* _Stored items from a collection_:
<file path="src/rtl/bag_pkg.sv">
package bag_pkg;
  typedef enum logic [1:0] {
    KIND_FIXED = 2'b00,
    KIND_LINEAR = 2'b01,
    KIND_FOLD = 2'b10,
    KIND_RSVD = 2'b11
  } burst_kind_e;
endpackage

</file>
<file path="src/rtl/bag_cmd_decode.sv">
module bag_cmd_decode
  import bag_pkg::*;
#(
  parameter int ADDR_W = 32,
  parameter int SIZE_W = 3,
  parameter int LEN_W = 8
) (
  input  logic [1:0]        kind_in,
  input  logic [SIZE_W-1:0] size_in,
  input  logic [LEN_W-1:0]  len_in,
  output burst_kind_e       kind_eff,
  output logic [ADDR_W-1:0] fold_mask
);
  logic legal_fold_len;

  always_comb begin
    legal_fold_len = (len_in == LEN_W'(1)) || (len_in == LEN_W'(3)) ||
                     (len_in == LEN_W'(7)) || (len_in == LEN_W'(15));
    unique case (kind_in)
      2'b00:   kind_eff = KIND_FIXED;
      2'b10:   kind_eff = legal_fold_len ? KIND_FOLD : KIND_LINEAR;
      default: kind_eff = KIND_LINEAR;
    endcase
    fold_mask = ((ADDR_W'(len_in) + ADDR_W'(1)) << size_in) - ADDR_W'(1);
  end
endmodule

</file>
<file path="src/rtl/bag_next_addr.sv">
module bag_next_addr
  import bag_pkg::*;
#(
  parameter int ADDR_W = 32,
  parameter int SIZE_W = 3
) (
  input  logic [ADDR_W-1:0] cur_addr,
  input  logic [SIZE_W-1:0] size_code,
  input  burst_kind_e       kind,
  input  logic [ADDR_W-1:0] fold_mask,
  output logic [ADDR_W-1:0] nxt_addr
);
  logic [ADDR_W-1:0] step_bytes;
  logic [ADDR_W-1:0] aligned;
  logic [ADDR_W-1:0] stepped;

  always_comb begin
    step_bytes = ADDR_W'(1) << size_code;
    aligned    = cur_addr & ~(step_bytes - ADDR_W'(1));
    stepped    = aligned + step_bytes;
    unique case (kind)
      KIND_FIXED: nxt_addr = cur_addr;
      KIND_FOLD:  nxt_addr = (cur_addr & ~fold_mask) | (stepped & fold_mask);
      default:    nxt_addr = stepped;
    endcase
  end
endmodule

</file>
<file path="src/rtl/bag_beat_count.sv">
module bag_beat_count #(
  parameter int LEN_W = 8
) (
  input  logic             clk,
  input  logic             rst_n,
  input  logic             load,
  input  logic [LEN_W-1:0] load_len,
  input  logic             step,
  output logic             final_beat
);
  logic [LEN_W-1:0] left_q, left_d;

  always_comb begin
    left_d = left_q;
    if (load)      left_d = load_len;
    else if (step) left_d = left_q - LEN_W'(1);
  end

  always_ff @(posedge clk or negedge rst_n) begin
    if (!rst_n)             left_q <= '0;
    else if (load || step)  left_q <= left_d;
  end

  assign final_beat = (left_q == '0);
endmodule

</file>
<file path="src/rtl/burst_addr_gen.sv">
module burst_addr_gen
  import bag_pkg::*;
#(
  parameter int ADDR_W = 32,
  parameter int SIZE_W = 3,
  parameter int LEN_W = 8
) (
  input  logic              clk,
  input  logic              rst_n,
  input  logic              cmd_valid,
  output logic              cmd_ready,
  input  logic [ADDR_W-1:0] cmd_addr,
  input  logic [SIZE_W-1:0] cmd_size,
  input  logic [LEN_W-1:0]  cmd_len,
  input  logic [1:0]        cmd_kind,
  output logic              beat_valid,
  input  logic              beat_ready,
  output logic [ADDR_W-1:0] beat_addr,
  output logic              beat_last
);
  logic              busy_q, busy_d;
  logic [ADDR_W-1:0] addr_q, addr_d;
  logic [SIZE_W-1:0] size_q;
  burst_kind_e       kind_q;
  logic [ADDR_W-1:0] mask_q;
  burst_kind_e       dec_kind;
  logic [ADDR_W-1:0] dec_mask;
  logic [ADDR_W-1:0] adv_addr;
  logic              take_cmd, take_beat, advance, at_final;

  bag_cmd_decode #(.ADDR_W(ADDR_W), .SIZE_W(SIZE_W), .LEN_W(LEN_W)) u_dec (
    .kind_in(cmd_kind), .size_in(cmd_size), .len_in(cmd_len),
    .kind_eff(dec_kind), .fold_mask(dec_mask)
  );

  bag_next_addr #(.ADDR_W(ADDR_W), .SIZE_W(SIZE_W)) u_nxt (
    .cur_addr(addr_q), .size_code(size_q), .kind(kind_q),
    .fold_mask(mask_q), .nxt_addr(adv_addr)
  );

  bag_beat_count #(.LEN_W(LEN_W)) u_cnt (
    .clk(clk), .rst_n(rst_n), .load(take_cmd), .load_len(cmd_len),
    .step(advance), .final_beat(at_final)
  );

  always_comb begin
    take_cmd  = cmd_valid && !busy_q;
    take_beat = busy_q && beat_ready;
    advance   = take_beat && !at_final;
    busy_d    = busy_q;
    addr_d    = addr_q;
    if (take_cmd) begin
      busy_d = 1'b1;
      addr_d = cmd_addr;
    end else if (take_beat) begin
      if (at_final) busy_d = 1'b0;
      else          addr_d = adv_addr;
    end
  end

  always_ff @(posedge clk or negedge rst_n) begin
    if (!rst_n) begin
      busy_q <= 1'b0;
      addr_q <= '0;
      size_q <= '0;
      kind_q <= KIND_FIXED;
      mask_q <= '0;
    end else begin
      busy_q <= busy_d;
      if (take_cmd || advance) addr_q <= addr_d;
      if (take_cmd) begin
        size_q <= cmd_size;
        kind_q <= dec_kind;
        mask_q <= dec_mask;
      end
    end
  end

  assign cmd_ready  = !busy_q;
  assign beat_valid = busy_q;
  assign beat_addr  = addr_q;
  assign beat_last  = busy_q && at_final;
endmodule

</file>
<file path="config.mk">
export PLATFORM = sky130hd
export DESIGN_NAME = burst_addr_gen
export DESIGN_NICKNAME = d
export VERILOG_FILES = /design/src/rtl/bag_pkg.sv /design/src/rtl/bag_cmd_decode.sv /design/src/rtl/bag_next_addr.sv /design/src/rtl/bag_beat_count.sv /design/src/rtl/burst_addr_gen.sv
export SDC_FILE = /design/constraint.sdc
export NUM_CORES = 1
export LEC_CHECK = 0
export ABC_AREA = 1
export BUFFER_PORTS_ARGS = -buffer_cell sky130_fd_sc_hd__buf_4
export CAP_MARGIN = 20
export CORE_ASPECT_RATIO = 1.1
export CORE_UTILIZATION = 55
export CTS_BUF_LIST = sky130_fd_sc_hd__clkbuf_8
export CTS_CLUSTER_SIZE = 8
export DETAILED_ROUTE_END_ITERATION = 10
export PLACE_DENSITY = 0.76
export SLEW_MARGIN = 10
export SYNTH_ARGS = -nofsm -noshare
export SYNTH_HDL_FRONTEND = slang
export SYNTH_HIERARCHICAL = 1
export SYNTH_SLANG_ARGS = --single-unit
</file>
<file path="constraint.sdc">
create_clock -name clk -period 3.8 [get_ports clk]
set_clock_uncertainty 0.05 [all_clocks]
set_input_delay 0 -clock clk [delete_from_list [all_inputs] [get_ports clk]]
set_output_delay 0 -clock clk [all_outputs]
set_load 0.01 [all_outputs]
</file>
==> insert_results.sql, run 1 <==
INSERT INTO impl_metrics (metric_group, metric, value, unit) VALUES
('outcome', 'status', 'finished, violations left', ''),
('outcome', 'violations', 'negative hold slack', ''),
('timing', 'worst_slew_margin_rel', '43.16', '%'),
('timing', 'hold_slack', '-0.01288', 'ns'),
('setup_path', 'critPathLaunch', 'size_q[1]', ''),
('cells_and_area', 'area_delta_synth_final', '18.25', '%'),
('setup_path', 'crit_chain', 'nand2_1 > nor2_1 > inv_1 > ha_1 > nand2_1 > inv_1 > ha_1 > inv_1 > o21ai_0 > inv_1 > nor2_1 > nand2_1 > nand2_2 > nand2_1 > nand2_1 > nand3_1 > nand2_1 > nand3_1 > nand2_1 > nand2_1 > nand2_1 > nand2_1', ''),
('clocking', 'insertion_delay', '0.39', 'ns'),
('placed_design', 'place_congestion', '0.9206', ''),
('global_route', 'grt_pass1_wl', '36640', 'µm'),
('yosys', 'seq_area_frac_synth', '26.24', '%'),
('timing', 'post-route-period-util', '85.48', '%'),
('setup_path', 'cp_num_buf_inv', '4', ''),
('setup_path', 'crit_required', '4.04', 'ns'),
('setup_path', 'critical_path_peak_fanout', '10', ''),
('hold_path', 'min_path_type', 'in2async', ''),
('placed_design', 'hpwlAfterDp', '15860', 'µm'),
('yosys', 'synth.most_common_cell', 'nand2_1', ''),
('setup_path', 'critPathCaptureType', 'flop', ''),
('clocking', 'postCtsResizedCells', '0', ''),
('die', 'coreArea', '13210', 'µm²'),
('setup_path', 'timing.critical_path.slowest_cell_delay', '0.55', 'ns'),
('yosys', 'asyncSetResetFlopFracSynth', '100.0', '%'),
('clocking', 'clk_pin_slew_worst_paths', '0.10', 'ns'),
('clocking', 'tritoncts', 'built', ''),
('yosys', 'syn_area_per_cell', '6.088', 'µm²'),
('routing', 'vias', '8166', ''),
('die', 'dieHeight', '124.0', 'µm'),
('clocking', 'buffer_type_at_the_clock_tree_root', 'clkbuf_8', ''),
('global_route', 'grt_overflow', '0', ''),
('routing', 'drc_errors', '0', ''),
('die', 'start_util', '56.31', '%'),
('timing', 'timing_hold_violations_final', '20', ''),
('yosys', 'post_synth_instance_area', '7440', 'µm²'),
('routing', 'routed_wire_length_per_instance', '15.33', 'µm'),
('routing', 'drtAntennaViolNets', '0', ''),
('timing', 'slew_viol_final', '0', ''),
('yosys', 'netlist.top_cell.by_area', 'dfrtp_1', ''),
('setup_path', 'critPathArrivalTime', '3.49', 'ns'),
('timing', 'final.min_clock_period', '3.248', 'ns'),
('yosys', 'synth_top_flop_cell', 'dfrtp_1', ''),
('yosys', 'number_of_distinct_standard_cells_referenced_by_the_synthesized_netlist', '49', ''),
('setup_path', 'crit_type', 'reg2reg', ''),
('pwr', 'power', '4.923', 'mW'),
('clocking', 'cts_buffers', '9', ''),
('setup_path', 'crit-reg2reg-launch', 'size_q[1]', ''),
('routing', 'routed_via_density', '5.470', ''),
('die', 'die_area', '14000', 'µm²'),
('die', 'rows', '44', ''),
('yosys', 'synth-edff-count', '0', ''),
('placed_design', 'placement.io_buffers', '83', ''),
('routing', 'dr.pass1.iters', '5', ''),
('clocking', 'clock_sinks', '78', ''),
('yosys', 'synth_top_area_share', '26.24', '%'),
('timing', 'achievable-frequency', '0.3079', 'GHz'),
('setup_path', 'cpMostUsedCell', 'nand2_1', ''),
('timing', 'unrepaired_setup_endpoints_after_global_routing', 'false', ''),
('routing', 'finalWirelength', '22890', 'µm'),
('pwr', 'powerDensity', '559.6', 'nW/µm²'),
('setup_path', 'worst_path_max_delay_cell', 'dfrtp_1', ''),
('flow_run', 'cap_viol_max_count', '0', ''),
('yosys', 'yosysWarningCount', '6', ''),
('global_route', 'first_global_vias', '7327', ''),
('setup_path', 'cell_family_with_the_largest_share_of_critical_path_delay', 'simple AND/OR/NAND/NOR gates', ''),
('routing', 'drt-initial-drc-count', '769', ''),
('clocking', 'cts_htree_levels', '3', ''),
('yosys', 'synth_fp_nets', '1283', ''),
('yosys', 'postSynthCellCount', '1222', ''),
('yosys', 'synth_seq_cells', '78', ''),
('setup_path', 'setup.worst_path.start_class', 'flop', ''),
('global_route', 'grt_start_max_net_pins', '79', '');
[cell families after synthesis]
logic type                 synth area share (%)
DFF                                       26.24
and+or+nand+nor                           52.96
muxes                                    0.2859
adders and majority gates                 2.018
xor gates and xnor gates                  2.691
AOI/OAI and AO/OA                         6.122
buffers and inverters                     9.687
[final timing paths]
path,end,slack [ns],cells past startpoint
hold / removal,beat_addr[3],-0.01,2
max in group asynchronous,u_cnt/left_q[5],3.10,3
hold reg to reg,mask_q[14],0.44,2
setup reg to reg,beat_addr[18],0.55,22
min in group clk,beat_addr[21],0.10,5
setup / recovery,beat_addr[18],0.55,22
[sequential cells by signal (all words and copies together) (netlist names)]
name          flops
u_cnt/left_q      8
beat_valid        1
beat_addr        32
size_q            3
mask_q           32
kind_q            2
[routing by layer]
metal  vias up  GRT usage (%)  wire length (µm)
met5         -              0                 0
met4         0          10.20               409
met3        33          6.375              1696
met2       272          56.60             10730
met1      3766          44.14             10050
li1       4095              -                 -
[cell usage in the layout (no fill, tap or decap), drive strengths merged]
| cell | count |
|---|---|
| nand2 | 517 |
| nand3 | 186 |
| nor2 | 123 |
| inv | 120 |
| buf | 93 |
| dfrtp | 78 |
| dlygate4sd3 | 48 |
| o21ai | 32 |
| a21oi | 19 |
| nor3 | 19 |
| xor2 | 15 |
| ha | 12 |
| nand4 | 10 |
| o211ai | 9 |
| clkbuf | 9 |
| xnor2 | 7 |
| nand3b | 6 |
| o21bai | 4 |
| a22oi | 4 |
| nor4 | 3 |
| or2 | 3 |
| bufinv | 2 |
| o221ai | 2 |
| a21o | 2 |
| nor3b | 2 |
| clkinv | 1 |
| o22ai | 1 |
| a31oi | 1 |
| and3 | 1 |
| o21a | 1 |
| mux2i | 1 |
| mux2 | 1 |
[repair_timing]
action                    CTS  global route
hold buffers               48             0
hold endpoints to repair  124             0
setup buffers               0             0
[layout make-up]
cell class                 instances  area [µm²]
fill                            1231        4415
timing repair buffer             141        1199
inverter                         116       437.9
sequential                        78        1952
clock buffer                       9       123.9
multi-input combinational        981        4772
tap                              161       201.4
clock inverter                     7       111.4
[power breakdown]
| group | switching (mW) | internal [mW] |
|---|---|---|
| clock | 0.403 | 0.388 |
| combinational | 1.54 | 0.981 |
| sequential | 0.497 | 1.11 |
| total | 2.44 | 2.48 |
[worst register-to-register path: cells and delay by family, from the launching register on]
family | cells | cell delay [ns]
flops | 1 | 0.55
simple gates | 15 | 1.39
compound gates | 1 | 0.27
fa+ha+maj | 2 | 0.57
buf+inv | 4 | 0.31
[metrics by stage]
step	hold WS, ns	cell area, µm²	std cells	setup slack, ns	util, %
after CTS	0.09651	8770	1492	0.6068	66.37
after floorplan	-0.3456	7440	1222	1.035	-
final	-0.01288	8797	1493	0.5519	66.58
after detailed placement	0.1903	8054	1428	0.6376	60.96
after global placement	0.1841	8054	1428	0.7300	60.96
after global routing	0.01972	8797	1493	0.2504	66.58
Power figures use the tool's default switching activity.
==> run 2: changes to the inputs <==
Settings changed: ABC_AREA 1 to default, CELL_PAD_IN_SITES_DETAIL_PLACEMENT from default to 1, CELL_PAD_IN_SITES_GLOBAL_PLACEMENT from default to 2, CORE_UTILIZATION 55 to 38, PLACE_DENSITY 0.76 to default, PLACE_DENSITY_LB_ADDON from default to 0.1.
==> insert_results.sql, run 2 <==
INSERT INTO impl_metrics (metric_group, metric, value, unit) VALUES
('setup_path', 'r2r.worst_path.cells', '14', ''),
('yosys', 'synth-edff-count', '0', ''),
('cells_and_area', 'mostFrequentLayoutCell', 'buf_4', ''),
('routing', 'dr.pass1.iters', '4', ''),
('pwr', 'powerDensity', '602.6', 'nW/µm²'),
('cells_and_area', 'postLayoutCoreUtil', '45.54', '%'),
('die', 'rows', '52', ''),
('setup_path', 'critPathCaptureType', 'flop', ''),
('timing', 'unrepaired_setup_endpoints_after_global_routing', 'false', ''),
('global_route', 'grt_overflow', '0', ''),
('yosys', 'yosys-top-cells-area', 'dfrtp_1, nor4bb_1, mux2_4, a311oi_1, a21oi_1', ''),
('die', 'coreArea', '18350', 'µm²'),
('routing', 'finalWirelength', '22620', 'µm'),
('setup_path', 'critPathLaunch', 'size_q[2]', ''),
('timing', 'achievable-frequency', '0.2810', 'GHz'),
('yosys', 'synthTopCellsByCount', 'dfrtp_1, nand2_1, a21oi_1, inv_1, clkbuf_1', ''),
('global_route', 'grt_pass1_wl', '36900', 'µm'),
('yosys', 'seq_area_frac_synth', '27.53', '%'),
('timing', 'slew_viol_final', '0', ''),
('global_route', 'first_global_vias', '6829', ''),
('clocking', 'clk_pin_slew_worst_paths', '0.10', 'ns'),
('yosys', 'asyncSetResetFlopFracSynth', '100.0', '%'),
('setup_path', 'critical_path_peak_fanout', '15', ''),
('global_route', 'grt_start_max_net_pins', '56', ''),
('clocking', 'buffer_type_at_the_clock_tree_root', 'clkbuf_8', ''),
('yosys', 'syn_area_per_cell', '8.743', 'µm²'),
('clocking', 'cts_htree_levels', '3', ''),
('global_route', 'track_usage', '23.94', '%'),
('yosys', 'synth_top_area_share', '27.53', '%'),
('routing', 'drtAntennaViolNets', '0', ''),
('timing', 'final.min_clock_period', '3.559', 'ns'),
('setup_path', 'crit-reg2reg-launch', 'size_q[2]', ''),
('die', 'ioPinCount', '84', ''),
('routing', 'routed_wire_length_per_instance', '19.86', 'µm'),
('yosys', 'number_of_distinct_standard_cells_referenced_by_the_synthesized_netlist', '95', ''),
('hold_path', 'hold_path_depth', '3', ''),
('hold_path', 'min_to', 'beat_addr[26]', ''),
('cells_and_area', 'antenna-diode-count', '0', ''),
('cells_and_area', 'nets', '952', ''),
('setup_path', 'critPathArrivalTime', '3.75', 'ns'),
('die', 'die_area', '19210', 'µm²'),
('timing', 'hold_slack', '0.008793', 'ns'),
('setup_path', 'ff2ff_setup_slack', '0.24', 'ns'),
('timing', 'final-setup-viol-count', '0', ''),
('yosys', 'synth_seq_cells', '78', ''),
('yosys', 'post_synth_instance_area', '7091', 'µm²'),
('setup_path', 'crit_required', '3.99', 'ns'),
('timing', 'timing_hold_violations_final', '0', ''),
('placed_design', 'place_congestion', '0.8351', ''),
('cells_and_area', 'layout.cells.most_common_list', 'buf_4, dfrtp_1, nand2_1', ''),
('clocking', 'bufs_on_longest_clock_path', '2', ''),
('yosys', 'postSynthCellCount', '811', ''),
('routing', 'drc_errors', '0', ''),
('routing', 'vias', '6598', ''),
('yosys', 'synth.most_common_cell', 'dfrtp_1', ''),
('timing', 'post-route-period-util', '93.65', '%'),
('outcome', 'status', 'completed', ''),
('setup_path', 'crit_type', 'reg2reg', ''),
('flow_run', 'cap_viol_max_count', '0', ''),
('timing', 'tightestPinTransition', '0.6397', 'ns'),
('routing', 'routed_via_density', '5.793', ''),
('pwr', 'vdd_drop_max', '278.3', 'µV'),
('routing', 'drt-initial-drc-count', '262', ''),
('hold_path', 'worst_hold_path_startpoint', 'cmd_addr[26]', ''),
('clocking', 'tritoncts', 'built', ''),
('die', 'start_util', '38.65', '%'),
('setup_path', 'critical_path.reg2reg.endpoint', 'beat_addr[26]', ''),
('clocking', 'clock_sinks', '78', ''),
('die', 'dieHeight', '145.3', 'µm'),
('yosys', 'yosysWarningCount', '6', ''),
('placed_design', 'hpwlAfterDp', '16010', 'µm'),
('pwr', 'leakage', '3.647', 'nW'),
('cells_and_area', 'share_of_cells_above_drive_strength_1', '22.43', '%'),
('yosys', 'synth_fp_nets', '872', ''),
('yosys', 'netlist.top_cell.by_area', 'dfrtp_1', ''),
('timing', 'worst_slew_margin_rel', '57.35', '%'),
('clocking', 'insertion_delay', '0.38', 'ns'),
('die', 'fp.dieW', '132.2', 'µm'),
('pwr', 'power', '5.035', 'mW'),
('hold_path', 'min_path_type', 'in2reg', ''),
('cells_and_area', 'area_delta_synth_final', '17.84', '%'),
('clocking', 'cts_buffers', '9', ''),
('yosys', 'synth_top_flop_cell', 'dfrtp_1', ''),
('timing', 'final_layout_setup_total_negative_slack', '0', 'ns'),
('setup_path', 'setup.worst_path.start_class', 'flop', ''),
('placed_design', 'placement.io_buffers', '83', ''),
('global_route', 'grt_antenna_before_repair', '0', '');
-- run 2: worst max path at each step --
stage	depth (start not counted)	slack [ns]	to
6_report	14	0.24	beat_addr[26]
5_1_grt	14	0.05	beat_addr[26]
4_1_cts	14	0.16	beat_addr[26]
3_5_place_dp	14	0.22	beat_addr[26]
3_3_place_gp	12	0.36	beat_addr[10]
2_1_floorplan	16	0.31	beat_addr[18]
-- run 2: critical path: stages (launching register included) --
cell and delay, ns:
dfrtp_1 0.39, buf_4 0.19, nor2_2 0.18, nand2_1 0.08, ha_1 0.32, nand2b_4 0.21, nor3_2 0.21, o32ai_2 0.15
o31ai_4 0.29, a31o_4 0.25, nand4_1 0.16, and3_1 0.21, or3_1 0.37, nor4bb_1 0.29, a311oi_1 0.08
-- run 2: final cells by class --
class / count / area, µm²
Inverter: 52 / 195.2
Clock buffer: 9 / 123.9
Multi-Input combinational cell: 608 / 4557
Sequential cell: 78 / 1953
Timing Repair Buffer: 142 / 1161
Tap cell: 243 / 304.0
Clock inverter: 7 / 61.31
Fill cell: 2168 / 9992
-- run 2: metrics by stage --
stage,area [µm²],setup WS (ns),std cells
final,8356,0.2412,1139
after global routing,8356,0.04507,1139
after CTS,8313,0.1645,1134
after detailed placement,7757,0.2157,1081
after global placement,7757,0.3630,1081
after floorplan,7091,0.3107,811
-- run 2: where the power goes --
part,internal (mW),switching (mW),total (mW)
combinational,1.33,1.55,2.88
sequential,1.13,0.403,1.53
clock,0.251,0.376,0.627
total,2.70,2.33,5.04
-- run 2: cell families (layout without fill, tap and decap cells) --
kind of cell / after synthesis / after routing / share of synthesized area (%)
buf+inv: 125 / 210 / 8.329
flops: 78 / 78 / 27.53
simple gates: 298 / 298 / 26.65
xor+xnor: 36 / 36 / 4.659
mux: 52 / 52 / 9.158
compound gates: 210 / 210 / 21.56
fa+ha+maj: 12 / 12 / 2.117
-- run 2: timing repair --
item,in CTS,in global routing
setup endpoints to repair,0,2
hold buffers,37,1
endpoints found under the hold margin,80,1
resized for setup,0,2
buffers inserted,0,4
-- run 2: layer usage --
metal | GRT usage (%) | share of wire, %
met1 | 31.04 | 46
met2 | 42.09 | 50
met3 | 2.690 | 2.6
met4 | 6.092 | 1.4
met5 | 0 | 0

* _What this task involves_:
In the entries above, the lines from the one bearing "Sequential cell: 78 / 1953" up to and including the one bearing "-- run 2: where" should be transcribed exactly; no other line is wanted.

* _Completed exercise_:
Sequential cell: 78 / 1953
Timing Repair Buffer: 142 / 1161
Tap cell: 243 / 304.0
Clock inverter: 7 / 61.31
Fill cell: 2168 / 9992
-- run 2: metrics by stage --
stage,area [µm²],setup WS (ns),std cells
final,8356,0.2412,1139
after global routing,8356,0.04507,1139
after CTS,8313,0.1645,1134
after detailed placement,7757,0.2157,1081
after global placement,7757,0.3630,1081
after floorplan,7091,0.3107,811
-- run 2: where the power goes --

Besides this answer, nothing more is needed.